ARIES (March 21-April 19): Apollo astronaut Russell Schweickart had a vision of loveliness while flying through outer space in his lunar module. "One of the most beautiful sights is a urine dump at sunset," he testified. He said it resembles a "spray of sparklers," as 10 million little ice crystals shoot out into the void at high velocity. As you feed your quest for a lusty life, Aries, I urge you to be as quirky and resourceful as Schweickart. Come up with your own definitions about what's gorgeous and revelatory. Take epiphanies any way you can get them.
TAURUS (April 20-May 20): At the heart of this horoscope is a quote from Maya Angelou. While it may seem schmaltzy, I assure you that its counsel will be essential to your success in the coming weeks. "I've learned that people will forget what you said," said Angelou, "people will forget what you did, but people will never forget how you made them feel." Can you see how valuable this principle might be for you, Taurus? If you hope to get what you desire, you should turn your empathy on full blast. If you'd like to supercharge your vitality, hone your skills as a judge of character. If you want to get the love you think you deserve, be a master at making people feel good in your presence.
GEMINI (May 21-June 20): The coming week will be prime time to celebrate your eccentricities and cultivate your idiosyncrasies. Do you like ketchup on your bananas? Is heavy metal the music you can best relax to? Do you have a tendency to break out in raucous laughter when people brag about themselves? I really think you should make note of all the qualities that make you odd or unique, and express those qualities with extra intensity. That may grate on some people, true, but it should have a potent healing effect on you.
CANCER (June 21-July 22): Here are my questions: Will you thrust your foot across that imaginary line, or will you back away from it, scouting around for an escape route? Will you risk causing a commotion in order to scratch the itch in your ambition? Or will you shuffle on back to your comfort zone and caress your perfect daydreams? Personally, Cancerian, I'm hoping you will elect to do what's a bit unsettling. But that doesn't necessarily mean you should. If you make a bold move, make sure you're not angling to please or impress me – or anyone else, for that matter. Do it as a way to express your respect for yourself – or don't do it.

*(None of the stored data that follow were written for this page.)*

This is an optimization exercise on Yosys and OpenROAD, whose aim is small area, a short achievable clock period and few clock cycles per item, not a production implementation. The RTL was checked by simulation tests, not by an equivalence proof against the original design. Power figures rest on the tool's default switching activity, not on a simulated workload.

<file path="flow/config.mk">
export PLATFORM = sky130hd
export DESIGN_NAME = gw_mem_gateway
export DESIGN_NICKNAME = gw_mem_gateway
export VERILOG_FILES = /design/flow/design.v
export SDC_FILE = /design/flow/constraint.sdc
export NUM_CORES = 4
export LEC_CHECK = 0
export CAP_MARGIN = 20
export CORE_MARGIN = 2
export CORE_UTILIZATION = 25
export PLACE_DENSITY = 0.5
export SLEW_MARGIN = 20
export SYNTH_MEMORY_MAX_BITS = 16384
</file>
<file path="flow/run.sh">
#!/bin/bash
# synth_recipe.tcl (not shown) runs the flow's synth.tcl, then flattens the netlist and writes it again
# the make line also repeats each setting of config.mk as NAME=value (left out here)
make -C /OpenROAD-flow-scripts/flow DESIGN_CONFIG=/design/flow/config.mk WORK_HOME=/design/flow/orfs CLKGATE_MAP_FILE= SYNTH_SCRIPT=/design/flow/synth_recipe.tcl finish
</file>
This design comes from an exercise in tuning for small area on the open sky130 flow, not from production work.
Function was checked by simulation only, so behaviour that the tests miss may differ from the original.
Power and IR drop assume default switching activity. The flow treats the clock pin as an ideal source, which a real chip does not have.

## data_mem_responder
module data_mem_responder #(
  parameter int DEPTH       = 64,
  parameter int WAIT_CYCLES = 2
) (
  input  logic        clk,
  input  logic        reset,
  input  logic        mem_read,
  input  logic        mem_write,
  input  logic [31:0] addr,
  input  logic [31:0] wdata,
  output logic [31:0] rdata,
  output logic        ready,
  output logic        busy,
  output logic        err
);
  localparam int NPT = DEPTH / 4;   
  logic [DEPTH-1:0][31:0] ring;
  logic [5:0]  phase;
  logic        swept;
  logic [1:0]  cnt;
  logic [5:0]  capIdx;
  logic        capRead;
  logic        capWrite;
  logic        capFault;
  logic        fault;
  logic [5:0]  useIdx;
  logic [31:0] useWdata;
  logic [31:0] useWdataN;
  logic        useRead;
  logic        useWrite;
  logic [5:0]  pos;
  logic        sweep;
  logic [NPT-1:0] ptSel;
  logic [NPT-1:0] wsel;      
  logic [NPT-1:0] keep;      
  logic [17:0]   rsel;
  logic [17:0][31:0] rsrc;
  logic [5:0][31:0]  rpart;
  logic [31:0] rnext;
  logic [DEPTH-1:0][31:0] ringNext;
  logic [NPT-1:0][31:0]   insD;
  assign fault     = (addr[1:0] != 2'b00) || (addr[31:8] != 24'd0) || (mem_read && mem_write);
  assign busy      = (cnt != 2'd0);
  assign err       = ready && capFault;
  assign useIdx    = busy ? capIdx   : addr[7:2];
  assign useWdata  = busy ? rdata : wdata;
  assign useWdataN = ~useWdata;
  assign useRead   = busy ? capRead  : (mem_read && !fault);
  assign useWrite  = busy ? capWrite : (mem_write && !fault);
  assign pos       = useIdx + phase;
  assign sweep     = !swept;
  always_comb begin
    for (int k = 0; k < NPT; k++) begin
      ptSel[k] = (pos[1:0] == 2'b11) && (pos[5:2] == 4'(k));
      wsel[k]  = useWrite && ptSel[k];
      rsel[k]  = useRead && ptSel[k] && !sweep;
      keep[k]  = !wsel[(k+NPT-1)%NPT] && !sweep;
      rsrc[k]  = k[0] ? insD[(k+1)%NPT] : ring[4*k+3];
    end
  ...
Size in the first run: about 3,200 cells after synthesis, roughly 2,100 flip-flops, ~100 I/O pins, ~51,000 sq um of cells after synthesis.
Settings: LEC_CHECK=0, CAP_MARGIN=20, CORE_MARGIN=2, CORE_UTILIZATION=70, CTS_BUF_LIST=sky130_fd_sc_hd__clkbuf_8, CTS_CLUSTER_DIAMETER=60, CTS_CLUSTER_SIZE=18, SLEW_MARGIN=20, SYNTH_HIERARCHICAL=1; clock period 7.0 ns.
run.sh (not shown) runs the stock make flow with config.mk's settings and CLKGATE_MAP_FILE= SYNTH_SCRIPT=/design/flow/synth_recipe.tcl, a recipe that flattens the netlist after the stock synthesis.
Then changed:
==> flow/flow/run.sh (new file) <==
#!/bin/bash
set -e
export CTS_ARGS="-sink_clustering_enable -repair_clock_nets -dont_use_dummy_load -buf_list sky130_fd_sc_hd__clkbuf_8 -sink_clustering_size 18 -sink_clustering_max_diameter 60"
export BUFFER_PORTS_ARGS="-buffer_cell sky130_fd_sc_hd__buf_1"
bash standard.sh > standard.log 2>&1
==> flow/standard.sh (new file) <==
#!/bin/bash
# synth_recipe.tcl (not shown) runs the flow's synth.tcl, then flattens the netlist and writes it again
# the make line also repeats each setting of config.mk as NAME=value (left out here)
make -C /OpenROAD-flow-scripts/flow DESIGN_CONFIG=/design/flow/config.mk WORK_HOME=/design/flow/orfs CLKGATE_MAP_FILE= SYNTH_SCRIPT=/design/flow/synth_recipe.tcl "${@:-finish}"
- CAP_MARGIN: 20 -> 10
- CORE_UTILIZATION: 70 -> 60
- CTS_BUF_LIST: sky130_fd_sc_hd__clkbuf_8 -> unset
- CTS_CLUSTER_DIAMETER: 60 -> unset
- CTS_CLUSTER_SIZE: 18 -> unset
- SLEW_MARGIN: 20 -> 10
removed: flow/run.sh
The new run passed the timing, DRC and antenna checks.
Final area fell by 1.3%.
Clock-buffer cell count fell by 2.
Die area rose by about 16%.
Worst hold slack loses 29 ps.
Maximum frequency rose by about 10%.
What follows belongs to an exercise in optimizing a design on an open flow for small area, a short achievable clock period and few clock cycles per item; a production flow would make more cautious choices.
In this exercise RTL edits were held to simulation tests only and were not proved equivalent to the original.

==> flow/design.v <==
package ksrq_pkg;
    localparam int CAPACITY_DEFAULT  = 16;
    localparam int KEY_WIDTH_DEFAULT = 32;
    localparam logic [1:0] CMD_INSERT = 2'd0;
    localparam logic [1:0] CMD_ERASE  = 2'd1;
    localparam logic [1:0] CMD_TEST   = 2'd2;
    localparam logic [1:0] CMD_SELECT = 2'd3;
endpackage
module key_set_with_rank_query (
    input  logic        aclk,
    input  logic        aresetn,
    input  logic        s_valid,
    output logic        s_ready,
    input  logic [1:0]  s_command,
    input  logic [31:0] s_key,
    input  logic [3:0]  s_rank,
    output logic        m_valid,
    input  logic        m_ready,
    output logic        m_success,
    output logic [31:0] m_selected_key,
    output logic [4:0]  m_item_count,
    output logic        m_table_full
);
    localparam int N  = 16;
    localparam int W  = 32;
    localparam int RW = 1 + 1 + 5 + W;  
    logic [W-1:0] key_q [N];
    logic [3:0]   rank_q [N];
    logic [N-1:0] val_q;
    logic [4:0]   cnt_q;
    logic         i_v;
    logic [1:0]   i_cmd;
    logic [W-1:0] i_key;
    logic [3:0]   i_rank;
    logic         x_v;
    logic [1:0]   x_cmd;
    logic [W-1:0] x_key;
    logic [3:0]   x_rank;
    logic [N-1:0] x_gt, x_eq;
    logic [N-1:0] x_lt, x_va;       
    logic         x_pgt, x_peq;
    logic [N-1:0] la_new;
    logic         la_ins, la_era;
    logic [N-1:0] pend_q;
    logic [3:0]   pend_rank_q;
    logic         pend_inc_q, pend_dec_q;
    logic          r0_v, r1_v;
    logic [RW-1:0] r0_d, r1_d;
    logic          go_q;        
    logic          c_v;
    logic [6:0]    c_res;
    logic [N-1:0]  c_hit;
    logic          s_ready_q;   
    logic [N-1:0] a_gt, a_eq;
    logic         a_pgt, a_peq;
    function automatic logic [3:0] popcount(input logic [N-1:0] v);
        logic [N-1:0] t;
        logic a, b;
        t = v;
        for (int p = 1; p < N; p = p * 2) begin
            for (int k = p; k >= 1; k = k / 2) begin
                for (int j = k % p; j + k < N; j = j + 2 * k) begin
                    for (int i = 0; i < k; i++) begin
                        if (i + j + k < N && ((i + j) / (p * 2)) == ((i + j + k) / (p * 2))) begin
                            a = t[i+j];
                            b = t[i+j+k];
                            t[i+j]   = a | b;
                            t[i+j+k] = a & b;
                        end
                    end
                end
            end
        end
        popcount[3] = t[7] & ~t[15];
        popcount[2] = (t[3] & ~t[7]) | (t[11] & ~t[15]);
        popcount[1] = (t[1] & ~t[3]) | (t[5] & ~t[7]) | (t[9] & ~t[11]) | (t[13] & ~t[15]);
        popcount[0] = ^v;
    endfunction
    always_comb begin
        for (int i = 0; i < N; i++) begin
            a_gt[i] = key_q[i] > i_key;
            a_eq[i] = key_q[i] == i_key;
        end
        a_pgt = x_key > i_key;
        a_peq = x_key == i_key;
    end
    logic [N-1:0] gt_c, eq_c, gt_v, free, we, fill, rk_hit;
    logic [3:0]   rank_b [N];
    logic         exec, found, full, ins, era, sel_ok, up_pre, dn_pre;
    logic [4:0]   cnt_n;
    logic [3:0]   rank_new, pend_val;
    logic         plt;
    logic [W-1:0] sel_key;
    logic [6:0]   b_res;
    logic [N-1:0] b_hit;
    logic [RW-1:0] res;
    always_comb begin
        for (int i = 0; i < N; i++) begin
            gt_c[i] = la_new[i] ? x_pgt : x_gt[i];
            eq_c[i] = la_new[i] ? x_peq : x_eq[i];
        end
        exec   = x_v && go_q;
        found  = |(val_q & eq_c);
        full   = cnt_q[4];
        up_pre = exec && x_cmd == ksrq_pkg::CMD_INSERT && !full;
        dn_pre = exec && x_cmd == ksrq_pkg::CMD_ERASE;
        ins    = up_pre && !found;
        era    = exec && x_cmd == ksrq_pkg::CMD_ERASE && found;
        sel_ok = x_cmd == ksrq_pkg::CMD_SELECT && {1'b0, x_rank} < cnt_q;
        gt_v = val_q & gt_c;
        free = ~val_q;
        for (int i = 0; i < N; i++) begin
            we[i]   = exec && x_cmd == ksrq_pkg::CMD_INSERT && free[i] &&
                      (i == 0 || !(|(free & ((N)'(1 << i) - 1'b1))));
            fill[i] = we[i] && !found;
        end
        rank_new = popcount(x_va & x_lt);
        plt      = !x_pgt && !x_peq;
        pend_val = pend_inc_q ? pend_rank_q + 4'd1 : pend_dec_q ? pend_rank_q - 4'd1 : pend_rank_q;
        for (int i = 0; i < N; i++) begin
            rank_b[i] = pend_q[i] ? pend_val : rank_q[i];
            rk_hit[i] = val_q[i] && rank_b[i] == x_rank;
        end
        cnt_n = ins ? cnt_q + 5'd1 : era ? cnt_q - 5'd1 : cnt_q;
        b_res[6]   = ins || era || (x_cmd == ksrq_pkg::CMD_TEST && found) || sel_ok;
        b_res[5]   = x_cmd == ksrq_pkg::CMD_INSERT && !found && full;
        b_res[4:0] = cnt_n;
        b_hit      = (x_cmd == ksrq_pkg::CMD_SELECT) ? rk_hit : '0;
    end
    always_comb begin
        sel_key = '0;
        for (int i = 0; i < N; i++) begin
            sel_key = sel_key | ({W{c_hit[i]}} & key_q[i]);
        end
        res = {c_res, sel_key};
    end
    always_ff @(posedge aclk) begin
        if (exec) begin
            c_res <= b_res;
            c_hit <= b_hit;
        end
    end
    always_ff @(posedge aclk) begin
        pend_rank_q <= rank_new;
        pend_inc_q  <= la_ins && plt;
        pend_dec_q  <= la_era && plt;
        x_va        <= val_q;
        for (int i = 0; i < N; i++) begin
            if (we[i]) begin
                key_q[i] <= x_key;
            end
            if (found) begin
                rank_q[i] <= (dn_pre && gt_v[i]) ? rank_b[i] - 4'd1 : rank_b[i];
            end else begin
                rank_q[i] <= (up_pre && gt_v[i]) ? rank_b[i] + 4'd1 : rank_b[i];
            end
        end
    end
    logic take, c_move, x_free;
    logic r0_vn, r1_vn, c_vn, i_vn, x_vn, go_n;
    always_comb begin
        take   = r0_v && m_ready;
        c_move = c_v && (!r1_v || take);
        x_free = !x_v || go_q;
        if (take) begin
            r0_vn = r1_v || c_move;
            r1_vn = r1_v && c_move;
        end else begin
            r0_vn = r0_v || c_move;
            r1_vn = r1_v || (r0_v && c_move);
        end
        c_vn = exec || (c_v && !c_move);
        go_n = !c_vn || !(r0_vn && r1_vn);
        i_vn = s_ready_q ? s_valid : i_v;
        x_vn = x_free ? i_v : x_v;
    end
    assign s_ready        = s_ready_q;
    assign m_valid        = r0_v;
    assign m_success      = r0_d[RW-1];
    assign m_table_full   = r0_d[RW-2];
    assign m_item_count   = r0_d[W+4:W];
    assign m_selected_key = r0_d[W-1:0];
    always_ff @(posedge aclk) begin
        if (take) begin
            r0_d <= r1_v ? r1_d : res;
        end else if (!r0_v) begin
            r0_d <= res;
        end
        if (take || !r1_v) begin
            r1_d <= res;
        end
    end
    always_ff @(posedge aclk) begin
        if (!i_v || x_free) begin   
            i_cmd  <= s_command;
            i_key  <= s_key;
            i_rank <= s_rank;
        end
        if (x_free) begin
            x_cmd  <= i_cmd;
            x_key  <= i_key;
            x_rank <= i_rank;
            x_gt   <= a_gt;
            x_eq   <= a_eq;
            x_lt   <= ~a_gt & ~a_eq;
            x_pgt  <= a_pgt;
            x_peq  <= a_peq;
        end else begin
            x_gt   <= gt_c;
            x_eq   <= eq_c;
            x_lt   <= ~gt_c & ~eq_c;
        end
    end
    always_ff @(posedge aclk) begin
        if (!aresetn) begin
            i_v       <= 1'b0;
            x_v       <= 1'b0;
            val_q     <= '0;
            cnt_q     <= '0;
            la_new    <= '0;
            la_ins    <= 1'b0;
            la_era    <= 1'b0;
            pend_q    <= '0;
            r0_v      <= 1'b0;
            r1_v      <= 1'b0;
            c_v       <= 1'b0;
            go_q      <= 1'b1;
            s_ready_q <= 1'b1;
        end else begin
            i_v <= i_vn;
            x_v <= x_vn;
            for (int i = 0; i < N; i++) begin
                if (fill[i]) begin
                    val_q[i] <= 1'b1;
                end else if (era && eq_c[i]) begin
                    val_q[i] <= 1'b0;
                end
            end
            cnt_q     <= cnt_n;
            la_new    <= we;
            la_ins    <= ins;
            la_era    <= era;
            pend_q    <= we;
            r0_v      <= r0_vn;
            r1_v      <= r1_vn;
            c_v       <= c_vn;
            go_q      <= go_n;
            s_ready_q <= !i_vn || !x_vn || go_n;
        end
    end
endmodule
Settings: LEC_CHECK=0, CAP_MARGIN=20, CORE_MARGIN=2, CORE_UTILIZATION=45, SETUP_SLACK_MARGIN=3.5, SLEW_MARGIN=20, TNS_END_PERCENT=10; clock period 6.5 ns.
run.sh (not shown) runs the stock make flow with config.mk's settings and CLKGATE_MAP_FILE= SYNTH_SCRIPT=/design/flow/synth_recipe.tcl, a recipe that flattens the netlist after the stock synthesis.
The baseline finished with timing, DRC and antenna clean.
Testbench counts at the start, summed over its fixed seeds: cycles 4,832, ops 4,800.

LEO (July 23-Aug. 22): When Tchaikovsky wrote the musical score for his famous *1812 Overture,* it included 16 cannon shots. Literally. These blasts weren't supposed to be made by, say, a sledgehammer pounded against a wooden mallet, but rather by the detonation of an actual cannon. As crazy as that is, you've got to admire Tchaikovsky's creative gall. He was going way out of the box, calling on a source of sound no other composer had ever done. In accordance with the astrological omens, I invite you to be inspired by his example, Leo. In your own chosen field, mess with the rules about how to play in your chosen field.